_WORK TO BE COMPLETED:_
The word to find is "sizes". Copy each line of the material that contains it.
-- INFORMATION PROVIDED follows --
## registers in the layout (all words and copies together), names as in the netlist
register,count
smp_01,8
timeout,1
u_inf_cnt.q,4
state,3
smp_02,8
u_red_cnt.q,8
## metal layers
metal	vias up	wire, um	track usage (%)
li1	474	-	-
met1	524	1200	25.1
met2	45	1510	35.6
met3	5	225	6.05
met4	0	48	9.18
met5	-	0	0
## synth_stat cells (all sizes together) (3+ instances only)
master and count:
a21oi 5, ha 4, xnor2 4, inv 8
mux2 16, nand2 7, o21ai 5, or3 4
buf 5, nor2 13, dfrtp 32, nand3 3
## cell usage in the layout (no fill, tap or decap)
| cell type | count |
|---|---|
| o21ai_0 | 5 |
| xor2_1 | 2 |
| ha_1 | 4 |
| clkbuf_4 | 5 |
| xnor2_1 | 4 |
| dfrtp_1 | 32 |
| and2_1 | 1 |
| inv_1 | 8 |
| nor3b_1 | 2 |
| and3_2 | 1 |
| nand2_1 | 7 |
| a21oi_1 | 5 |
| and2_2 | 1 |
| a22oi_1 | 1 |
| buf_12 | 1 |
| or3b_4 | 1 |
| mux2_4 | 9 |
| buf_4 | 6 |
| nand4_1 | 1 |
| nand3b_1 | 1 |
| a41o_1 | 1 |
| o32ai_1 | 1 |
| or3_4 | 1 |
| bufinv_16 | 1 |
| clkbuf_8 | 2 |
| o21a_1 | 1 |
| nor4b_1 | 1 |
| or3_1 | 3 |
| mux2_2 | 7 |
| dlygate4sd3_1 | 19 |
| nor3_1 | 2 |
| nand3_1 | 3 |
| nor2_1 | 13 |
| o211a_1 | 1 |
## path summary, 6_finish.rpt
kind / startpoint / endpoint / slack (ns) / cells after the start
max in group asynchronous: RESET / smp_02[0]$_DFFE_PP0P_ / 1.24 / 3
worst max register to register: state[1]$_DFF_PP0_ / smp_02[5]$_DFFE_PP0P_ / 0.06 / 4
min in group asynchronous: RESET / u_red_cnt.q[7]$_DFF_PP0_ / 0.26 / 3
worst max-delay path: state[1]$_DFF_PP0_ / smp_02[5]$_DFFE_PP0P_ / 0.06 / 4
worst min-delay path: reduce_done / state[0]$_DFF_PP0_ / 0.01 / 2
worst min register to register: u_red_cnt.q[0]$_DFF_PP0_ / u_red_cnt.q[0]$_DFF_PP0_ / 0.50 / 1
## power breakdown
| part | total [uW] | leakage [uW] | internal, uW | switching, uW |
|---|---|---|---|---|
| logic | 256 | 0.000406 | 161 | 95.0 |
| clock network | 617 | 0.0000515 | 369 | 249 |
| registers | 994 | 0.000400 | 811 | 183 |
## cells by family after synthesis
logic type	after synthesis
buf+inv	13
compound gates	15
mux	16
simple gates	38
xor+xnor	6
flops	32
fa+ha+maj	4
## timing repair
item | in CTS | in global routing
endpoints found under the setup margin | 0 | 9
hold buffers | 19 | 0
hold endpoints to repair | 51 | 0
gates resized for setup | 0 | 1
-- INFORMATION PROVIDED concluded --
-- INFORMATION PROVIDED follows --
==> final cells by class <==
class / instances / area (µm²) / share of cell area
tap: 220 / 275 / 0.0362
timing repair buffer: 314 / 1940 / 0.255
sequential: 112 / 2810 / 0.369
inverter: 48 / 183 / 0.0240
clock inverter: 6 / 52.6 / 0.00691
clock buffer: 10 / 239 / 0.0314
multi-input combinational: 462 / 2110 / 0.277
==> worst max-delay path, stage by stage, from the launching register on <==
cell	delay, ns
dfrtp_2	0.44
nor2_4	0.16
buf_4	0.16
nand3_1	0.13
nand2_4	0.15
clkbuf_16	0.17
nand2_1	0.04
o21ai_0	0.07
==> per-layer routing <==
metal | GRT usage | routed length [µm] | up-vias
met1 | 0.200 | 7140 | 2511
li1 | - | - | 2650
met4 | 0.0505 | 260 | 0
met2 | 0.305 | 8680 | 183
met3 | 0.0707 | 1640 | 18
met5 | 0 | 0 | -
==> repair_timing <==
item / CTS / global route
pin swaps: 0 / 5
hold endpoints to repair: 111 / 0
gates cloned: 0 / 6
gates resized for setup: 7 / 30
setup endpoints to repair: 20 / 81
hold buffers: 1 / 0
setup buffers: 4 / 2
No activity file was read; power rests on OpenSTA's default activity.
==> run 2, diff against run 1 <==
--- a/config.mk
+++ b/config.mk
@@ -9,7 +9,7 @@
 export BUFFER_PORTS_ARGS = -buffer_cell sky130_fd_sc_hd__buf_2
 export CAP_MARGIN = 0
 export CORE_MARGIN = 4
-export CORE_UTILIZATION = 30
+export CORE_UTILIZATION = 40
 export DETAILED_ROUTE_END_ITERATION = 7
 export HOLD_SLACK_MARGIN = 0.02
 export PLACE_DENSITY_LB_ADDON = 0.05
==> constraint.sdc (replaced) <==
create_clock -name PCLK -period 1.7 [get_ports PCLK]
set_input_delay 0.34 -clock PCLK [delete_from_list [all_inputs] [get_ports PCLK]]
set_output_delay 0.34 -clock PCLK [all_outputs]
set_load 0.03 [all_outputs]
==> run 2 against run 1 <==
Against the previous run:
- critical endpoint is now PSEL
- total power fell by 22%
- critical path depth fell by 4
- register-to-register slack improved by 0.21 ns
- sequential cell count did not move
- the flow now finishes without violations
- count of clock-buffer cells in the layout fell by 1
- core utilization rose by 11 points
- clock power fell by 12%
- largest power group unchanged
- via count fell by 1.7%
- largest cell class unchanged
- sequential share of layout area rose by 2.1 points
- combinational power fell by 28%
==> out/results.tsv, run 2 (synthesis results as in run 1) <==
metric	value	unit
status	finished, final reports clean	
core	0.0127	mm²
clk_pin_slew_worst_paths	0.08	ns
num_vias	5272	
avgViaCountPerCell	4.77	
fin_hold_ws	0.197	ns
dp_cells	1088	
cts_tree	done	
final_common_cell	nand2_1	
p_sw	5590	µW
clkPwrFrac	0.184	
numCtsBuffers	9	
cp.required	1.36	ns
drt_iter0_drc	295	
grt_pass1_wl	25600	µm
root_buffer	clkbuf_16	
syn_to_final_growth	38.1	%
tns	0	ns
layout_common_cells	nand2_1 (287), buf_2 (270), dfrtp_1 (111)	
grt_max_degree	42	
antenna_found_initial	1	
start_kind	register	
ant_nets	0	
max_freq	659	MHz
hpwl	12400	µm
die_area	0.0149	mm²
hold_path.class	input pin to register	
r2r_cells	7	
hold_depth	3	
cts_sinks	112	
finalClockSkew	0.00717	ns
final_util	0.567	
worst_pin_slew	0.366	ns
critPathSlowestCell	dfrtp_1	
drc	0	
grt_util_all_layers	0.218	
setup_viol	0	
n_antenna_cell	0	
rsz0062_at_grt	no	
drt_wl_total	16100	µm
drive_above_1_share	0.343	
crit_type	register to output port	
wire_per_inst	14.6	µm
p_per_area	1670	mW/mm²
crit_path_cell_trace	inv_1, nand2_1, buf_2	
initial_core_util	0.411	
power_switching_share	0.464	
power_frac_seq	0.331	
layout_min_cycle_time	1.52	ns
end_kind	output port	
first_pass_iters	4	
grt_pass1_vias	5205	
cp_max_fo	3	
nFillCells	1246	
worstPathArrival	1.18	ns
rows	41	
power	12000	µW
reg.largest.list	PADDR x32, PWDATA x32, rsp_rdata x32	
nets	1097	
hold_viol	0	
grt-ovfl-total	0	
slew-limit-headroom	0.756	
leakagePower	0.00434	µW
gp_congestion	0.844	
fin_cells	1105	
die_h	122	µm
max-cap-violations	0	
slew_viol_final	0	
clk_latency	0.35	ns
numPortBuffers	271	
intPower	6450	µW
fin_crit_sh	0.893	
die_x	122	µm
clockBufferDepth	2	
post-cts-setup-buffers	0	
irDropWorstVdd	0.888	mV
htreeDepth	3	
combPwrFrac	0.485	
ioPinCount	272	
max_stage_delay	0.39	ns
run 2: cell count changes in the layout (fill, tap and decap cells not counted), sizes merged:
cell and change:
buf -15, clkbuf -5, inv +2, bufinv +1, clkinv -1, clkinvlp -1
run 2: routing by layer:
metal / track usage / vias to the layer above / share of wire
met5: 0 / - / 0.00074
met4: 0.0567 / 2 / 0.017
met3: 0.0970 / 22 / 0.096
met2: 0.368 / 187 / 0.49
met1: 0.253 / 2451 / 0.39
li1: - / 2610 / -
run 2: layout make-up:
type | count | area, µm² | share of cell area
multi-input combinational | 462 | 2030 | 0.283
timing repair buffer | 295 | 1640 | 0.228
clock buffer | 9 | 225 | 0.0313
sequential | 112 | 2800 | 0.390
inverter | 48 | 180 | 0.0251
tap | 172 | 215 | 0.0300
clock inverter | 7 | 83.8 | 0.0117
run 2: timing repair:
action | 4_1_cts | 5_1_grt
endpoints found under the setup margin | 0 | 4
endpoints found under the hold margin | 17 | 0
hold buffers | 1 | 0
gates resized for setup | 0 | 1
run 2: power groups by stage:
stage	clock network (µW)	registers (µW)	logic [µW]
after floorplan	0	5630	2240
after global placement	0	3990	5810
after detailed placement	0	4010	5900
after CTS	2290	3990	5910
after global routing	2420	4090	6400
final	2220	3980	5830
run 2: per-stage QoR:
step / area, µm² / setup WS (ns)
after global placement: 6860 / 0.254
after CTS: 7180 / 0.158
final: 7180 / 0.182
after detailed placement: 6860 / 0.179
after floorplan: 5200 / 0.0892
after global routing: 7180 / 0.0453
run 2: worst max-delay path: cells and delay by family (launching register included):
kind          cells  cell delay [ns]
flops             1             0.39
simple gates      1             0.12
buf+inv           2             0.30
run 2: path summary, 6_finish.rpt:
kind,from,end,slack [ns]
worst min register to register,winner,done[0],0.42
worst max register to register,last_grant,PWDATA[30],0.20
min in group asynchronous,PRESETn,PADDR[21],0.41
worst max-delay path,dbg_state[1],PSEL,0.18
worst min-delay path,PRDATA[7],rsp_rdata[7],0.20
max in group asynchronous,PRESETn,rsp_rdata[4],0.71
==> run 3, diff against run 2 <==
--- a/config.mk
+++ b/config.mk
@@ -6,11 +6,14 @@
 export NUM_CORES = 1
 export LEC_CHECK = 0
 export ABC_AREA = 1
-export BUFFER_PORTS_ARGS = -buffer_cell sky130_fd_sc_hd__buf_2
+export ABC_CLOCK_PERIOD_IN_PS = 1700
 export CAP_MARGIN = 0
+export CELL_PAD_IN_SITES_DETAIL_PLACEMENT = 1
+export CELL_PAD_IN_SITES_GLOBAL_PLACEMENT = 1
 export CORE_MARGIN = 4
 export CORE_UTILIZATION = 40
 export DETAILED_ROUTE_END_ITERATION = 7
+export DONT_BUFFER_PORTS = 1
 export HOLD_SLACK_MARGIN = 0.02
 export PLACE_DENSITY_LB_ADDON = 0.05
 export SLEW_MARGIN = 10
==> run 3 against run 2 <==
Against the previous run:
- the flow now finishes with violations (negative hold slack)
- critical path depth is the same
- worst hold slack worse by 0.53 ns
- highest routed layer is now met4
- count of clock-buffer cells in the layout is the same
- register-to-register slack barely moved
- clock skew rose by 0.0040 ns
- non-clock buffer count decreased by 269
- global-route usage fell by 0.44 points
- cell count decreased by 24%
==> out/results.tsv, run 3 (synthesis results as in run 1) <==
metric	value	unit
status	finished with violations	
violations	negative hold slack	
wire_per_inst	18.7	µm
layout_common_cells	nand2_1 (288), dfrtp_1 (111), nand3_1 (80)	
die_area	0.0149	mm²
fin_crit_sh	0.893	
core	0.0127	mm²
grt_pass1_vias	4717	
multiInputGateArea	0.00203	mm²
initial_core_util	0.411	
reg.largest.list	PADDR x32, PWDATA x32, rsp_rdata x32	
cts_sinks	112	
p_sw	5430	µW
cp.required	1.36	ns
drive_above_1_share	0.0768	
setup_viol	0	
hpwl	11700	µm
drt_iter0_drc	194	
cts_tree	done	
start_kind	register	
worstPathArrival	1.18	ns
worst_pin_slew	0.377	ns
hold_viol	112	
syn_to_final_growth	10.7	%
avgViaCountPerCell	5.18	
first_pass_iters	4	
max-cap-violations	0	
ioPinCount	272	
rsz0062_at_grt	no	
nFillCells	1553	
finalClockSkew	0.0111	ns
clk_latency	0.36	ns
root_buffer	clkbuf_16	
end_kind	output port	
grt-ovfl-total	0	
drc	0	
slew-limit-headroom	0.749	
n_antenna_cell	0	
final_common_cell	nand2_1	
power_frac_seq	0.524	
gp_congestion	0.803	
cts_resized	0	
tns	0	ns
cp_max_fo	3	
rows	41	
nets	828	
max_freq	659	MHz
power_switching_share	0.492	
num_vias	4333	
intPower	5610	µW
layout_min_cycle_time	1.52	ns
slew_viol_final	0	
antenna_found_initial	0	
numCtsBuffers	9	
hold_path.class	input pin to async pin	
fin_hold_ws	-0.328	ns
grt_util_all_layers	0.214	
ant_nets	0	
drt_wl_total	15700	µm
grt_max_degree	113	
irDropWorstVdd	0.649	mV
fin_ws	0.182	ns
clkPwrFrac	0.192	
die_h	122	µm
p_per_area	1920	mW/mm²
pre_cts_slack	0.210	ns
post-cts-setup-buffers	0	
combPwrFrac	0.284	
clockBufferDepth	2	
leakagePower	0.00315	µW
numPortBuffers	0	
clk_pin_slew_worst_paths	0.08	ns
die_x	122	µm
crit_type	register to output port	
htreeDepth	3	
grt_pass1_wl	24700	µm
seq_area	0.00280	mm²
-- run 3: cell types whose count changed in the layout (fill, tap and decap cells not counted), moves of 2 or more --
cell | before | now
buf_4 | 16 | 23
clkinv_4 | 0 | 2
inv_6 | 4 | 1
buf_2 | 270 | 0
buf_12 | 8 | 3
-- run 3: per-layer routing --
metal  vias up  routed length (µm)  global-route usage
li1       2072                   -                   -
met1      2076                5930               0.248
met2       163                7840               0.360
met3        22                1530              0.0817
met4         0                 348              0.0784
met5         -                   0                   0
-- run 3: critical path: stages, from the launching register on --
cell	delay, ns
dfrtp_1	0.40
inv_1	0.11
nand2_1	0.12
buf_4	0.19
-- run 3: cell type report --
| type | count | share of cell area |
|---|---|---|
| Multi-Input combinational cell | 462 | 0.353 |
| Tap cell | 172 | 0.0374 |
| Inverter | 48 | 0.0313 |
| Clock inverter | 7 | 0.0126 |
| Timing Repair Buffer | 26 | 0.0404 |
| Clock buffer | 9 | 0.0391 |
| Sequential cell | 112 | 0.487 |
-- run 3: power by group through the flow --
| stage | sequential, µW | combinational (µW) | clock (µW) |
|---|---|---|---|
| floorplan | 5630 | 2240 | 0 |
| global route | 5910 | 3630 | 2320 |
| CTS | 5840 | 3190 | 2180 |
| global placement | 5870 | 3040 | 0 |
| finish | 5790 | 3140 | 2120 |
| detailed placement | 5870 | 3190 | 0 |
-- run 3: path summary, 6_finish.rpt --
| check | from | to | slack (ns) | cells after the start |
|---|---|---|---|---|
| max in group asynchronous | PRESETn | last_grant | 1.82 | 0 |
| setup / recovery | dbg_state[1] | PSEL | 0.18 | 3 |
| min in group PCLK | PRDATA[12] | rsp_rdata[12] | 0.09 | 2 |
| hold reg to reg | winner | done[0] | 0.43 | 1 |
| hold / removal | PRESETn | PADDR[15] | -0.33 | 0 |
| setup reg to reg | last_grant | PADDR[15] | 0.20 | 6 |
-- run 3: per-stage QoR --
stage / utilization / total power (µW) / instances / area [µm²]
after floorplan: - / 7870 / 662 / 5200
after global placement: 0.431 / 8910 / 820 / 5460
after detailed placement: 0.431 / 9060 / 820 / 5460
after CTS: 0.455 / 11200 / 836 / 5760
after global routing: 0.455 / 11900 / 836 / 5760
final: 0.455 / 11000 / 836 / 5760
-- INFORMATION PROVIDED concluded --
_THE COMPLETED TASK:_
## synth_stat cells (all sizes together) (3+ instances only)
run 2: cell count changes in the layout (fill, tap and decap cells not counted), sizes merged:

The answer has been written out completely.